Being Catholic isn’t easy; it’s a challenge, but kids are up to a challenge, she said. And catechists need to teach “the whole faith and nothing but the faith. Teach what the church teaches. We need to be consistent in our teaching.”
Julia Jones, coordinator of youth ministry at St. Ann Parish in Long Grove, said she was inspired by Sr. Cimino’s energy and enthusiasm. “To see she’s been involved in faith formation and teaching youth for so many years and to still be so inspired, it says something about her character.”
Jones would appreciate more educational opportunities for herself and the volunteers she works with. “The more events we have like these, the better. The more resources we can give them, the better.”

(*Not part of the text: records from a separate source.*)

`src/rtl/console_pkg.sv`:
```
// console_pkg: shared types and constants for the console write arbiter.
// Imported by console_write_arbiter and rr_arbiter.
package console_pkg;

  typedef enum logic [1:0] {
    IDLE,
    LOCK,
    PACE,
    CLEAR
  } arb_state_t;

  localparam int         CHAR_W  = 8;
  localparam logic [7:0] CHAR_LF = 8'd10;
  localparam logic [7:0] CHAR_CR = 8'd13;

endpackage

```
`src/rtl/rr_arbiter.sv`:
```
// rr_arbiter: combinational round-robin pick.
// Returns the first request at or after the pointer.
module rr_arbiter
  import console_pkg::*;
#(
  parameter int N  = 4,
  parameter int IW = $clog2(N)
) (
  input  logic [N-1:0]  req_i,
  input  logic [IW-1:0] ptr_i,
  output logic [IW-1:0] idx_o,
  output logic          found_o
);

  // Scan from the farthest offset down so the nearest one wins.
  always_comb begin
    idx_o   = '0;
    found_o = 1'b0;
    for (int k = N - 1; k >= 0; k--) begin
      if (req_i[(int'(ptr_i) + k) % N]) begin
        idx_o   = IW'((int'(ptr_i) + k) % N);
        found_o = 1'b1;
      end
    end
  end

endmodule

```
`src/rtl/console_write_arbiter.sv`:
```
// console_write_arbiter: round-robin share of one console writer.
// CONSOLE_ARB_TIMEOUT_EN revokes a stalled grant after TIMEOUT cycles.
module console_write_arbiter
  import console_pkg::*;
#(
  parameter int N_REQ   = 4,
  parameter int GAP     = 0,
  parameter int TIMEOUT = 64
) (
  input  logic                       clock,
  input  logic                       reset,
  input  logic [N_REQ-1:0]           req_valid,
  input  logic [N_REQ*CHAR_W-1:0]    req_data,
  input  logic [N_REQ-1:0]           req_last,
  output logic [N_REQ-1:0]           req_ready,
  input  logic                       clear_req,
  output logic                       clear_ack,
  output logic                       out_write,
  output logic                       out_clear,
  output logic [CHAR_W-1:0]          out_character,
  output logic [$clog2(N_REQ)-1:0]   grant_id,
  output logic                       busy
);

  localparam int IW = $clog2(N_REQ);
  localparam int PW = (GAP > 0) ? $clog2(GAP + 1) : 1;
  localparam logic [PW-1:0] PACE_LAST = PW'((GAP > 0) ? GAP - 1 : 0);
  localparam logic [PW-1:0] PACE_MAX  = PW'(GAP);
  localparam logic [IW-1:0] LAST_ID   = IW'(N_REQ - 1);

  arb_state_t        state_q, state_d;
  logic [IW-1:0]     rr_q, rr_d;
  logic [IW-1:0]     grant_q, grant_d;
  logic [PW-1:0]     pace_q, pace_d;
  logic              done_q, done_d;
  logic              write_q, write_d;
  logic [CHAR_W-1:0] char_q, char_d;
  logic [IW-1:0]     arb_idx;
  logic              arb_found;
  logic [IW-1:0]     next_id;

`ifdef CONSOLE_ARB_TIMEOUT_EN
  localparam int SW = $clog2(TIMEOUT + 1);
  localparam logic [SW-1:0] STALL_LAST = SW'(TIMEOUT - 1);
  logic [SW-1:0] stall_q, stall_d;
`endif

  rr_arbiter #(
    .N  (N_REQ),
    .IW (IW)
  ) u_rr (
    .req_i   (req_valid),
    .ptr_i   (rr_q),
    .idx_o   (arb_idx),
    .found_o (arb_found)
  );

  assign next_id = (grant_q == LAST_ID) ? '0 : grant_q + 1'b1;

  always_comb begin
    state_d   = state_q;
    rr_d      = rr_q;
    grant_d   = grant_q;
    pace_d    = pace_q;
    done_d    = done_q;
    write_d   = 1'b0;
    char_d    = char_q;
    req_ready = '0;
    out_clear = 1'b0;
    clear_ack = 1'b0;
`ifdef CONSOLE_ARB_TIMEOUT_EN
    stall_d   = '0;
`endif
    unique case (state_q)
      IDLE: begin
        if (clear_req) begin
          state_d = CLEAR;
        end else if (arb_found) begin
          grant_d = arb_idx;
          state_d = LOCK;
        end
      end
      LOCK: begin
        req_ready[grant_q] = 1'b1;
        if (req_valid[grant_q]) begin
          write_d = 1'b1;
          char_d  = req_data[grant_q*CHAR_W +: CHAR_W];
          pace_d  = '0;
          done_d  = req_last[grant_q];
          if (req_last[grant_q]) rr_d = next_id;
          if (GAP > 0) state_d = PACE;
          else if (req_last[grant_q]) state_d = IDLE;
        end
`ifdef CONSOLE_ARB_TIMEOUT_EN
        // Revoked requester resumes as a fresh message later.
        else if (stall_q == STALL_LAST) begin
          state_d = IDLE;
          rr_d    = next_id;
        end else begin
          stall_d = stall_q + 1'b1;
        end
`endif
      end
      PACE: begin
        pace_d = (pace_q == PACE_MAX) ? pace_q : pace_q + 1'b1;
        if (pace_q == PACE_LAST) state_d = done_q ? IDLE : LOCK;
      end
      CLEAR: begin
        out_clear = 1'b1;
        clear_ack = 1'b1;
        state_d   = IDLE;
      end
      default: state_d = IDLE;
    endcase
  end

  always_ff @(posedge clock) begin
    if (reset) begin
      state_q <= IDLE;
      rr_q    <= '0;
      grant_q <= '0;
      pace_q  <= '0;
      done_q  <= 1'b0;
      write_q <= 1'b0;
      char_q  <= '0;
`ifdef CONSOLE_ARB_TIMEOUT_EN
      stall_q <= '0;
`endif
    end else begin
      state_q <= state_d;
      rr_q    <= rr_d;
      grant_q <= grant_d;
      pace_q  <= pace_d;
      done_q  <= done_d;
      write_q <= write_d;
      char_q  <= char_d;
`ifdef CONSOLE_ARB_TIMEOUT_EN
      stall_q <= stall_d;
`endif
    end
  end

  assign out_write     = write_q;
  assign out_character = char_q;
  assign grant_id      = grant_q;
  assign busy          = (state_q != IDLE);

endmodule
```
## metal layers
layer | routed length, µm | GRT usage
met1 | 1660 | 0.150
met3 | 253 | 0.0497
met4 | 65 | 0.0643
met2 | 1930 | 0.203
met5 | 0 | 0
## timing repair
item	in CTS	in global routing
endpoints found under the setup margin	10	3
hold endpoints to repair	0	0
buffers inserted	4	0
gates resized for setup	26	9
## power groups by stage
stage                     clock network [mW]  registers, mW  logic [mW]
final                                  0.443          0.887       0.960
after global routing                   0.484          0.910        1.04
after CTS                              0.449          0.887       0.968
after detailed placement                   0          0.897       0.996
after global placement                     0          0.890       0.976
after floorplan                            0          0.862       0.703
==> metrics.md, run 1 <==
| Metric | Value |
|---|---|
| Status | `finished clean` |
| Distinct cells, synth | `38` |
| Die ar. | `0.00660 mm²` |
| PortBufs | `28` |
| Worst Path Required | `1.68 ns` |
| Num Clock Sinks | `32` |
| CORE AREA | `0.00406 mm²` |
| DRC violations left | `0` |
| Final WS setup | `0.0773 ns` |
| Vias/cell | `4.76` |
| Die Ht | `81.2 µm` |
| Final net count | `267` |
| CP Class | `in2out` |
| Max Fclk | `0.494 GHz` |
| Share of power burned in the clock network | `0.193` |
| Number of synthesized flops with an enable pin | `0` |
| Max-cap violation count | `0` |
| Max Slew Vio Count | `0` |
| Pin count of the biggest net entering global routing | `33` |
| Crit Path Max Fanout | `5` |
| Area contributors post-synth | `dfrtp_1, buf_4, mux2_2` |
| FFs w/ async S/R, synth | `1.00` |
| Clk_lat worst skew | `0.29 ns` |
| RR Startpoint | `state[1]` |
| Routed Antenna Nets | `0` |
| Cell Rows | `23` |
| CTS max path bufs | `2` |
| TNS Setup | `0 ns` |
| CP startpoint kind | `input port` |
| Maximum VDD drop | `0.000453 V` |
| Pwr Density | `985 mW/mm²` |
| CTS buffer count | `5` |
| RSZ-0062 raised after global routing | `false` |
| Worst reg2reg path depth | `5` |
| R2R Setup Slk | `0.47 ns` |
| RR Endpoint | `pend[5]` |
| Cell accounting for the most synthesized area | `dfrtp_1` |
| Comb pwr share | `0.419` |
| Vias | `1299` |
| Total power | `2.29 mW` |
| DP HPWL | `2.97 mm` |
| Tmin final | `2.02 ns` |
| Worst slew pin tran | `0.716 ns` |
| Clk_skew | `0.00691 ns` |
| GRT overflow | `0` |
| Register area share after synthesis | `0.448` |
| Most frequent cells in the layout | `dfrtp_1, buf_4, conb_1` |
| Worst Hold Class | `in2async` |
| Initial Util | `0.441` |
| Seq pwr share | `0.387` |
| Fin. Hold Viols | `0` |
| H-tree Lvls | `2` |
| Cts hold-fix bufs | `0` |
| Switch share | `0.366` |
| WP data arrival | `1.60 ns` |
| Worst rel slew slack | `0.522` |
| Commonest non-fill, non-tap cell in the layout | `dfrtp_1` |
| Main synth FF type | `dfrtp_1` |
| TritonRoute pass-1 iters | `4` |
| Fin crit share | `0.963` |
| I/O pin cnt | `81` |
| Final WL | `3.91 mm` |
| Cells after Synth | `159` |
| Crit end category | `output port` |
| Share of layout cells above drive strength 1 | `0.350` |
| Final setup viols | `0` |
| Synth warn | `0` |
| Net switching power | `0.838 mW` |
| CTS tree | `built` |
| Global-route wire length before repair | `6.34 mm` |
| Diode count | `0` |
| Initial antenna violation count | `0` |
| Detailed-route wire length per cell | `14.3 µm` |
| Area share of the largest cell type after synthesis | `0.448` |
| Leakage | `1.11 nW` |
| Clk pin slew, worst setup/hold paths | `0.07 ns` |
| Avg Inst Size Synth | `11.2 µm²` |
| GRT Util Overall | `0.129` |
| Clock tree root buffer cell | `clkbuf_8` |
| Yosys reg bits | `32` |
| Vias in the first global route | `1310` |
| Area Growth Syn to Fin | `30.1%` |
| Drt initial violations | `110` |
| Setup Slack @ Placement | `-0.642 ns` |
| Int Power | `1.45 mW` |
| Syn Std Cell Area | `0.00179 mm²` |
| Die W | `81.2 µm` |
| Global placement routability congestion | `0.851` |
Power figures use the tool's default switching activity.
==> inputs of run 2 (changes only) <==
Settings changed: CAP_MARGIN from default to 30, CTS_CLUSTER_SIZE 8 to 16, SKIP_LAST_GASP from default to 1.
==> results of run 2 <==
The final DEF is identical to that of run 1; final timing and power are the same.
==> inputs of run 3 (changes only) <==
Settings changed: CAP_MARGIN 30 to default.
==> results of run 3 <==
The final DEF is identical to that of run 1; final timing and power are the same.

MORE (Ministers of Religious Education) from the diocese’s Davenport and Clinton deaneries sponsored the presentation.
The group saves up funds for a speaker-led presentation every other year, said Roberta Pegorick, one of the event’s organizers and director of religious education for Holy Family Parish in Davenport and Our Lady of the River Parish in LeClaire. During off-years, MORE organizes a session of educational workshops. The diocese also offers several seminars and workshops throughout the year for catechists.
Of last week’s presentation, Pegorick said, “My catechists all said Sr. Cimino was entertaining, lighthearted and yet she had a real message, something they could take home and apply.”
Leigh Boorn, coordinator of confirmation and youth ministry at Our Lady of Victory Parish in Davenport, said the presentation provided a good reminder for catechists that kids who are difficult may have issues they’re struggling with that make them appear to be annoying. Boorn also appreciated Sr. Cimino’s observation that “the mind of Jesus is to give, not buy.”
Annie Walljasper, youth minister at Holy Family and Sacred Heart parishes in Davenport, said Sr. Cimino’s presentation “definitely motivated me that we have to be real for our kids and what we’re going to stand up for as far as our Catholic faith. They need real models that aren’t just going to play the game.”